With the government trailing Labour in the polls, the prime minister last month declared victory on his primary target to halve the UK’s inflation rate this year while hailing tax cuts in last month’s autumn statement to ease pressure on working families.
In a speech at the launch of the Resolution Foundation and LSE’s Economy 2030 Inquiry report on Monday, Keir Starmer will say that firing up Britain’s economy will have to “become Labour’s obsession” in government to reverse years of Tory mismanagement.
However, he will caution that an incoming Labour administration would face “huge constraints” on increasing spending on public services with government finances left in a precarious state by years of lacklustre economic performance hitting the exchequer.
“Anyone who expects an incoming Labour government to quickly turn on the spending taps is going to be disappointed,” Starmer will say.
Responding to the near 300-page report Ending Stagnation, Starmer will say the findings from the country’s leading economists confirm stark contrasts between 2010 and today. Arguing that “Britain’s standing is diminished,” he will say growth is stagnant and public services on their knees.
“Taxes are higher than at any time since the war, none of which was true in 2010. Never before has a British government asked its people to pay so much for so little.”
Having pushed back against talk of Britain’s economic decline earlier this year, the chancellor, Jeremy Hunt, is expected to speak before Starmer’s address to the same launch event fresh from last month’s autumn statement.

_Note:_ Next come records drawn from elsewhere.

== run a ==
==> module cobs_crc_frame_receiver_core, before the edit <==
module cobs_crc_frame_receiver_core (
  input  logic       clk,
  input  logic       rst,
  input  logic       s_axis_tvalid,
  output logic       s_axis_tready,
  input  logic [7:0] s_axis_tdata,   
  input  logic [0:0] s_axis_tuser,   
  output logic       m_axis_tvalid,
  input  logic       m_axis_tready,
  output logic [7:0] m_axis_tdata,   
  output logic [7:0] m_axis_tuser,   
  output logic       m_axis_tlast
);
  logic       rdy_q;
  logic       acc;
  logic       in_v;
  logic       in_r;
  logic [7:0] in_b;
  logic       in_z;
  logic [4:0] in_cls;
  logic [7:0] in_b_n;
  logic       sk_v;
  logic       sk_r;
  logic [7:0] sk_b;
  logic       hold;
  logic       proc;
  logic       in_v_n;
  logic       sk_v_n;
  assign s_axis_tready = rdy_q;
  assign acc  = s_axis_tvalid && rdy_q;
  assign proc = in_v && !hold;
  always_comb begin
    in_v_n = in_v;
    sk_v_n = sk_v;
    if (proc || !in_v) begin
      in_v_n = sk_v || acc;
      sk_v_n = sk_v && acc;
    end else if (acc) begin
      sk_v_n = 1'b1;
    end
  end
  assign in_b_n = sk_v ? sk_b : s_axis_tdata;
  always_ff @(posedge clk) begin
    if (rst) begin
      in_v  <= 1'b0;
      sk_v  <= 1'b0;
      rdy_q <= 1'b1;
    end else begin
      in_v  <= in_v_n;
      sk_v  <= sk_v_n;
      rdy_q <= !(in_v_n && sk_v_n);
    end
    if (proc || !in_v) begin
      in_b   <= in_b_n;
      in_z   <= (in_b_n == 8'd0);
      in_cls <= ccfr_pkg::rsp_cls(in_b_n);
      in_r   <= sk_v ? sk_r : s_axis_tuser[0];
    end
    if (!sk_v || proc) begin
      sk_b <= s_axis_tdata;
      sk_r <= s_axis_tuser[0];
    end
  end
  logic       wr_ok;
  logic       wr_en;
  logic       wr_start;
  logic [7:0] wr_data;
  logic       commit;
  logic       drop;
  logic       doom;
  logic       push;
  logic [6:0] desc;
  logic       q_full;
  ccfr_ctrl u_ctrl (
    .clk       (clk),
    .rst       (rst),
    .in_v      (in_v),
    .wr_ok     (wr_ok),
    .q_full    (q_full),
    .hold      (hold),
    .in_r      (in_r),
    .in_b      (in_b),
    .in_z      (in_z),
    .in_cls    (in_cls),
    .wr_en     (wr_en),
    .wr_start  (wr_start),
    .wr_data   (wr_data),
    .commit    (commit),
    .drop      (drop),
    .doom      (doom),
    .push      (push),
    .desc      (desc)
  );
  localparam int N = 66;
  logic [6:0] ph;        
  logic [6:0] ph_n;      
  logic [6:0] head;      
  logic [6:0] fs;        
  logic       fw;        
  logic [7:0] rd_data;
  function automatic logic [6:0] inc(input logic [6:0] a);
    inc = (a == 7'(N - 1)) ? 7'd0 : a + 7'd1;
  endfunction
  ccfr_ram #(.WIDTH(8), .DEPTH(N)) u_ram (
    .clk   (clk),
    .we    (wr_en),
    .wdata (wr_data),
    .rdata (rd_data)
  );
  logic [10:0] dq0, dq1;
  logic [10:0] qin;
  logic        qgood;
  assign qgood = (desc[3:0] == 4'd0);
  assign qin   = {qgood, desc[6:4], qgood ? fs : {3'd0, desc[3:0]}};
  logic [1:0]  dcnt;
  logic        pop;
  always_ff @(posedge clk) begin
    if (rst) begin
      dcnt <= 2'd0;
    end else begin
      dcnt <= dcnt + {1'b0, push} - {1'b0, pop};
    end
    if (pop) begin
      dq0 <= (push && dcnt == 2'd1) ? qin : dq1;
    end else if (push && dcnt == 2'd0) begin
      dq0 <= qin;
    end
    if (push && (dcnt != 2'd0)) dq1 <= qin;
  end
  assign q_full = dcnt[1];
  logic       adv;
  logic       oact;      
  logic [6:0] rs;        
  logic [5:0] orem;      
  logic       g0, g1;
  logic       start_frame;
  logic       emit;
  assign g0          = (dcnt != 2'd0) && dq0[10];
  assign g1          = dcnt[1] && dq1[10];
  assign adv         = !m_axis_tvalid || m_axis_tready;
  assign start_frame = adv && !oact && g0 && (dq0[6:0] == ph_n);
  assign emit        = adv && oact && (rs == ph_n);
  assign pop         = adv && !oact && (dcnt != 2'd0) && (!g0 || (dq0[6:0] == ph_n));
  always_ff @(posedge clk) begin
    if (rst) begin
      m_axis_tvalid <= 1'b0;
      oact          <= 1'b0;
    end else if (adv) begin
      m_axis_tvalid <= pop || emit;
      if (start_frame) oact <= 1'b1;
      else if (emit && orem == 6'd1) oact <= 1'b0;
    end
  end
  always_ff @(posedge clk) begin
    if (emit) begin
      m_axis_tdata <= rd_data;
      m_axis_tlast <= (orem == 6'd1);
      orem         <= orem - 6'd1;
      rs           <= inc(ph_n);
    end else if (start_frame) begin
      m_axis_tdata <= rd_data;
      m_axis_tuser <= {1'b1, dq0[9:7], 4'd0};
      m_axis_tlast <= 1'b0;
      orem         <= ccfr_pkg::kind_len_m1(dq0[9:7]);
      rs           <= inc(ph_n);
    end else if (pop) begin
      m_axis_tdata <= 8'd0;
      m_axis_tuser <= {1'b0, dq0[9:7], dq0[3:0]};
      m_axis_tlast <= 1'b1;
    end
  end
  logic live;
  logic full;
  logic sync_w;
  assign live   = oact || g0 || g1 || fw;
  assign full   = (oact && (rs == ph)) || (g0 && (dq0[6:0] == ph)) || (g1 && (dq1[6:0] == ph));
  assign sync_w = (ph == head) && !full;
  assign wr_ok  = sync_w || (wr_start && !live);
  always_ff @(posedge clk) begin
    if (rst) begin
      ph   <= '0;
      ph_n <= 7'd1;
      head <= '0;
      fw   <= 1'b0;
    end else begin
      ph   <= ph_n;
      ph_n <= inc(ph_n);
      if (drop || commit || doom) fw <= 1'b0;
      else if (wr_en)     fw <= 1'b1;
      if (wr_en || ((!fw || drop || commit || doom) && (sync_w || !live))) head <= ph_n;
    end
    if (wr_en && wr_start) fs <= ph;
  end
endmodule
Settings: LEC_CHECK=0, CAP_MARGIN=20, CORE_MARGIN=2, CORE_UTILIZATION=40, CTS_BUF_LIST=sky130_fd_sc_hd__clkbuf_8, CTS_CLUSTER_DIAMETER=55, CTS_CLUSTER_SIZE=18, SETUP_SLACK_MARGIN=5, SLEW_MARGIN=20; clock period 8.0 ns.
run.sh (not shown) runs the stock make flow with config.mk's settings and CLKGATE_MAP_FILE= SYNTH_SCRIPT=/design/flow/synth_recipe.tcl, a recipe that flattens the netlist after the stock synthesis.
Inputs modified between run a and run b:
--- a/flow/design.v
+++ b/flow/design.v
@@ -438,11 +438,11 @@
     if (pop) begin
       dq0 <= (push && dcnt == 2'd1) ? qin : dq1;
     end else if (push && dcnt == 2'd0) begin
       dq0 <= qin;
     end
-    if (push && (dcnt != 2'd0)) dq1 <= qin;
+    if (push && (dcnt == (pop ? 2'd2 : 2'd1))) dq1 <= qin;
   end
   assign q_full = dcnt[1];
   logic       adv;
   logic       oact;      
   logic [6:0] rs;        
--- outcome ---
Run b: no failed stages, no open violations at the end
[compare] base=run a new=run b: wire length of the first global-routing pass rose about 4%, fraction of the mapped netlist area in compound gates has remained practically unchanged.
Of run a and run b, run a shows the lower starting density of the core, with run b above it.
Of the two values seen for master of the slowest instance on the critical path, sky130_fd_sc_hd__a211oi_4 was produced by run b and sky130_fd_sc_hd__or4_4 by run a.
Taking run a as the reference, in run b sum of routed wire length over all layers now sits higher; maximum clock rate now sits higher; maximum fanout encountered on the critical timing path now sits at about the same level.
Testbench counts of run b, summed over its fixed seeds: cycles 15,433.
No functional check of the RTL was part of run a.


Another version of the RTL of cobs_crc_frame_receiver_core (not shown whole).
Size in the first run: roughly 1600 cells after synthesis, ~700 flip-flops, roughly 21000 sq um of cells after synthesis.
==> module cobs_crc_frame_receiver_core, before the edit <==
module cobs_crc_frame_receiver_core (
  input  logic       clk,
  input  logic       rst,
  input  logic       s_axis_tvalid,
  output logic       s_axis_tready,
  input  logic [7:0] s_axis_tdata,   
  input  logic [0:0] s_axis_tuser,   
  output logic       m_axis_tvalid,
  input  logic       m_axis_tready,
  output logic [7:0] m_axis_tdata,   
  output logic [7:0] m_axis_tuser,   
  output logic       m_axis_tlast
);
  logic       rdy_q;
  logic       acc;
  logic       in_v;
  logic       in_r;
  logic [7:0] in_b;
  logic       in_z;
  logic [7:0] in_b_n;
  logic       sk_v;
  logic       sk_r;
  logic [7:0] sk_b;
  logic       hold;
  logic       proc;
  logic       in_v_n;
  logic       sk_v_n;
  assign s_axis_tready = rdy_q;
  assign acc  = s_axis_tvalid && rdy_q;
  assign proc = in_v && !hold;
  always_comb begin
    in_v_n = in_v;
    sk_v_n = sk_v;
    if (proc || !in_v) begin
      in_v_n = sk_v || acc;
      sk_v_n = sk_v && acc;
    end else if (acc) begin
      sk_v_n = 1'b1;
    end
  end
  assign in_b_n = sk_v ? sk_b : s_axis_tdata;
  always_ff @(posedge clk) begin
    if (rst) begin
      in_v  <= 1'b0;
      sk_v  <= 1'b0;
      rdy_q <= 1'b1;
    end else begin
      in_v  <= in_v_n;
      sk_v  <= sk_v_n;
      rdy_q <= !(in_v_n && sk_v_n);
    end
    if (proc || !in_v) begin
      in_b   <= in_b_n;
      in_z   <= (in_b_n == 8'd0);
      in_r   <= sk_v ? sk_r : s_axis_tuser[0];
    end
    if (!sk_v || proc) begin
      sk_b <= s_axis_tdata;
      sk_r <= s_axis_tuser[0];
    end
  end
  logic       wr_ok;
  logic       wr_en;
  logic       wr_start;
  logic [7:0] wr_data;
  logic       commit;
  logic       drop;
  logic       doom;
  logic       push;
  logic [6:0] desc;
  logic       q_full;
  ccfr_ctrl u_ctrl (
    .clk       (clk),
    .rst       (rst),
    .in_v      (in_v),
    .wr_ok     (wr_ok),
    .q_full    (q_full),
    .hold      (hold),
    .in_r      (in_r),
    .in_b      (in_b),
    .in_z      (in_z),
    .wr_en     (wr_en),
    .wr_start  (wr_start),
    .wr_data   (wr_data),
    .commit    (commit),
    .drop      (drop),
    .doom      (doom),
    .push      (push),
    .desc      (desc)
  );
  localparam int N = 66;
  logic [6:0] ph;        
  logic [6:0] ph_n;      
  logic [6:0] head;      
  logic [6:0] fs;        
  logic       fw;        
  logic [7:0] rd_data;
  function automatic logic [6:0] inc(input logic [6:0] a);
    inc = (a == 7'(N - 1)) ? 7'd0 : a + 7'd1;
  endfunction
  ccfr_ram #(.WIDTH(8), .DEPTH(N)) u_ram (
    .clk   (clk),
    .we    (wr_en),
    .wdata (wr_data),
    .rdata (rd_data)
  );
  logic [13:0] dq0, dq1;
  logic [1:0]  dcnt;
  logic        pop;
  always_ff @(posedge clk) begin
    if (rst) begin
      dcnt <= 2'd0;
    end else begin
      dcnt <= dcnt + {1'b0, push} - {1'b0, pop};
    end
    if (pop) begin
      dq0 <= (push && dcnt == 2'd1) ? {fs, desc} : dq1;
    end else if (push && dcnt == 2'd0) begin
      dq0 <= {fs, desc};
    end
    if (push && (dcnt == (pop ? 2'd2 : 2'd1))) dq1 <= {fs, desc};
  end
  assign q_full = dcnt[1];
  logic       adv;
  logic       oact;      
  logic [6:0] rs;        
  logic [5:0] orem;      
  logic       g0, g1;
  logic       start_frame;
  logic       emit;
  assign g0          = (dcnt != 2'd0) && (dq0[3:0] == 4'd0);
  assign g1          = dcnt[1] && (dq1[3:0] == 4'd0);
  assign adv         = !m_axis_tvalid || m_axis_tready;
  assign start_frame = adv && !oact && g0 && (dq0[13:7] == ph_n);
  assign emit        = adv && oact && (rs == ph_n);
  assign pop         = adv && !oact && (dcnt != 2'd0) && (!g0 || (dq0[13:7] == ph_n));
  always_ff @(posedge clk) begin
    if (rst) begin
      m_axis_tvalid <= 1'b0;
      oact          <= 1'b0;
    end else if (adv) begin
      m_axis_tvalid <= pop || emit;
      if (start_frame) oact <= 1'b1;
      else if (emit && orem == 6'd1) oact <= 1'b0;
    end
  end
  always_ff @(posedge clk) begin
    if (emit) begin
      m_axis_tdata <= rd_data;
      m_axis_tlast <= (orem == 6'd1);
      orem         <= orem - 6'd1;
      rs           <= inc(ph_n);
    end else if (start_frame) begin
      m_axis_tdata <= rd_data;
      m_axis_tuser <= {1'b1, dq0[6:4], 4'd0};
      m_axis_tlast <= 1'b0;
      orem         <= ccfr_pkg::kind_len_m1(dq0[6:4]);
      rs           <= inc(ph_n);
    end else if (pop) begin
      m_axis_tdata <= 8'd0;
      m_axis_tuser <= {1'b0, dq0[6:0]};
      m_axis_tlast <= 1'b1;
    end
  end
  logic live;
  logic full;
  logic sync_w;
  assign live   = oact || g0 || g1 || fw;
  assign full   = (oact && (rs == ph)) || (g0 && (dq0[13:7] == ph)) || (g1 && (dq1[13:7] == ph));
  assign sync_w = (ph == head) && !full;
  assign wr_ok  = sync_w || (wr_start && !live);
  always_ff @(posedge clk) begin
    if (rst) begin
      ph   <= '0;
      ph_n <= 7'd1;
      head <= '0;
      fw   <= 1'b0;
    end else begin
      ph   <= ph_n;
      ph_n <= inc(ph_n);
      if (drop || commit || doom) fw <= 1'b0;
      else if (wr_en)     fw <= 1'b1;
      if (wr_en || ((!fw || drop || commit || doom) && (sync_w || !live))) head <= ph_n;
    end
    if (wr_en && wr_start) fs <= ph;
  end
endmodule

A spokesperson for the Treasury said the Office for Budget Responsibility was forecasting the autumn statement to deliver the “largest boost to potential growth on record”, after the chancellor sought to blunt the highest levels of taxation since the second world war with cuts to national insurance contributions and support for business investment.

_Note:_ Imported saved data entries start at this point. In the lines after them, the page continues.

Background: an optimization exercise with open tools, aiming at small area, a short achievable clock period and few clock cycles. Do not read the settings as production practice. Only simulation tests tie the RTL to the original design; equivalence was not proved. Power figures rest on the tool's default switching activity, not on a simulated workload.

v35:
// tagctrl_top
module tagctrl_top #(
  parameter int unsigned RdDepth = 4,    
  parameter int unsigned DqDepth = 10    
) (
  input  logic                          clk_i,
  input  logic                          reset_i,
  input  logic                          req_valid_i,
  input  logic [31:0]                   req_addr_i,
  input  logic                          req_write_i,
  input  logic [63:0]                   req_wdata_i,
  input  logic                          req_tag_i,
  output logic                          req_ready_o,
  output logic                          rsp_valid_o,
  output logic [63:0]                   rsp_rdata_o,
  output logic                          rsp_tag_o,
  output logic                          rsp_write_o,
  output logic                          rsp_err_o,
  input  logic                          rsp_ready_i,
  output logic                          mem_req_valid_o,
  output logic [28:0]                   mem_req_addr_o,
  output logic                          mem_req_write_o,
  output logic [63:0]                   mem_req_wdata_o,
  input  logic                          mem_req_ready_i,
  input  logic                          mem_rsp_valid_i,
  input  logic [63:0]                   mem_rsp_rdata_i
);
Size: ~2900 cells after synthesis, about 32000 µm² of cells after synthesis.
clock: 5.0 ns
lec_check: 0
abc_area: 1
cap_margin: 60
core_margin: 2
core_utilization: 70
cts_cluster_diameter: 100
cts_cluster_size: 24
place_density: 0.72
setup_slack_margin: 3.0
slew_margin: 60
tns_end_percent: 10
standard.sh (not shown) runs the stock make flow with config.mk's settings and CLKGATE_MAP_FILE= SYNTH_SCRIPT=/design/flow/synth_recipe.tcl, a recipe that flattens the netlist after the stock synthesis.
==> flow/flow/run.sh <==
#!/bin/bash
# The standard layout (the standard.sh, standard synthesis included) with two
# make settings changed:
#  - delay cells are added to the don't-use list, so the port buffers and timing
#    repair use ordinary buffers instead of slow delay buffers;
#  - timing repair may swap a cell for one of another footprint.
# Everything else (floorplan, power grid, tap cells, placement, CTS, routing) is
# the standard flow. The make output goes to flow_make.log in the work folder.
set -euo pipefail
PLATFORM_DONT_USE="sky130_fd_sc_hd__probe_p_8 sky130_fd_sc_hd__probec_p_8 sky130_fd_sc_hd__lpflow_bleeder_1 sky130_fd_sc_hd__lpflow_clkbufkapwr_1 sky130_fd_sc_hd__lpflow_clkbufkapwr_16 sky130_fd_sc_hd__lpflow_clkbufkapwr_2 sky130_fd_sc_hd__lpflow_clkbufkapwr_4 sky130_fd_sc_hd__lpflow_clkbufkapwr_8 sky130_fd_sc_hd__lpflow_clkinvkapwr_1 sky130_fd_sc_hd__lpflow_clkinvkapwr_16 sky130_fd_sc_hd__lpflow_clkinvkapwr_2 sky130_fd_sc_hd__lpflow_clkinvkapwr_4 sky130_fd_sc_hd__lpflow_clkinvkapwr_8 sky130_fd_sc_hd__lpflow_decapkapwr_12 sky130_fd_sc_hd__lpflow_decapkapwr_3 sky130_fd_sc_hd__lpflow_decapkapwr_4 sky130_fd_sc_hd__lpflow_decapkapwr_6 sky130_fd_sc_hd__lpflow_decapkapwr_8 sky130_fd_sc_hd__lpflow_inputiso0n_1 sky130_fd_sc_hd__lpflow_inputiso0p_1 sky130_fd_sc_hd__lpflow_inputiso1n_1 sky130_fd_sc_hd__lpflow_inputiso1p_1 sky130_fd_sc_hd__lpflow_inputisolatch_1 sky130_fd_sc_hd__lpflow_isobufsrc_1 sky130_fd_sc_hd__lpflow_isobufsrc_16 sky130_fd_sc_hd__lpflow_isobufsrc_2 sky130_fd_sc_hd__lpflow_isobufsrc_4 sky130_fd_sc_hd__lpflow_isobufsrc_8 sky130_fd_sc_hd__lpflow_isobufsrckapwr_16 sky130_fd_sc_hd__lpflow_lsbuf_lh_hl_isowell_tap_1 sky130_fd_sc_hd__lpflow_lsbuf_lh_hl_isowell_tap_2 sky130_fd_sc_hd__lpflow_lsbuf_lh_hl_isowell_tap_4 sky130_fd_sc_hd__lpflow_lsbuf_lh_isowell_4 sky130_fd_sc_hd__lpflow_lsbuf_lh_isowell_tap_1 sky130_fd_sc_hd__lpflow_lsbuf_lh_isowell_tap_2 sky130_fd_sc_hd__lpflow_lsbuf_lh_isowell_tap_4"
DELAY_CELLS="sky130_fd_sc_hd__clkdlybuf4s15_1 sky130_fd_sc_hd__clkdlybuf4s15_2 sky130_fd_sc_hd__clkdlybuf4s18_1 sky130_fd_sc_hd__clkdlybuf4s18_2 sky130_fd_sc_hd__clkdlybuf4s25_1 sky130_fd_sc_hd__clkdlybuf4s25_2 sky130_fd_sc_hd__clkdlybuf4s50_1 sky130_fd_sc_hd__clkdlybuf4s50_2 sky130_fd_sc_hd__dlygate4sd1_1 sky130_fd_sc_hd__dlygate4sd2_1 sky130_fd_sc_hd__dlygate4sd3_1 sky130_fd_sc_hd__dlymetal6s2s_1 sky130_fd_sc_hd__dlymetal6s4s_1 sky130_fd_sc_hd__dlymetal6s6s_1"
bash standard.sh "DONT_USE_CELLS=$PLATFORM_DONT_USE $DELAY_CELLS" MATCH_CELL_FOOTPRINT=0 finish > flow_make.log 2>&1
v35 finished all stages; the layout is clean.
Testbench counts of v35, summed over its fixed seeds: cycles 15,692.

“We have halved the number of people on low pay with increases to the ‘national living wage’ and, thanks to above-inflation increases to tax allowances, we have also saved the average earner over £1,000 a year since 2010,” they said.
However, the Resolution Foundation and LSE’s report found that existing plans for reversing decline were “not serious” and had been founded in the belief that “‘world-beating’ rhetoric automatically translates into a ‘world-beating’ reality”.
Chaired by Minouche Shafik, a former Bank of England deputy governor, and Clive Cowdery, the insurance magnate and founder of the Resolution Foundation, the report warned that household incomes were not on track to reach the peak recorded before the cost of living crisis until 2027 at the earliest.
Finding that the UK had been catching up with more productive countries like France, Germany and the US during the 1990s and early 2000s, it said progress had gone into reverse since the 2008 financial crisis. If Britain could close its average income and inequality gaps with these countries, it said the typical household would be 25% (£8,300) better off, with income gains of 37% for the poorest families.
It said average wages after inflation is taken into account were no higher than before the banking collapse 15 years ago. If wages had continued to grow at their pre-2008 pace, it said the average wage today would be £43,000 rather than £32,300.
Highlighting a gap in performance with comparable rich nations, it said that poor households in Britain were now £4,300 worse off than their French and German counterparts, leaving them struggling to cope in the cost of living crisis.
However, while warning that the challenges faced by Britain were “huge”, it said they were not insurmountable. The report, funded by the Nuffield Foundation charity, said the country needed to focus on its services sector, prioritise public and private investment, expand Britain’s largest cities, and raise the number of opportunities for higher-quality jobs in every town.
Torsten Bell, the chief executive of the Resolution Foundation, said: “The task facing the UK is to urgently embark on a new path. A new economic strategy built not on nostalgia or wishful thinking but our actual strengths, along with honesty about the scale of change needed and the trade-offs involved. It’s time for Britain to start investing in our future, rather than living off our past.”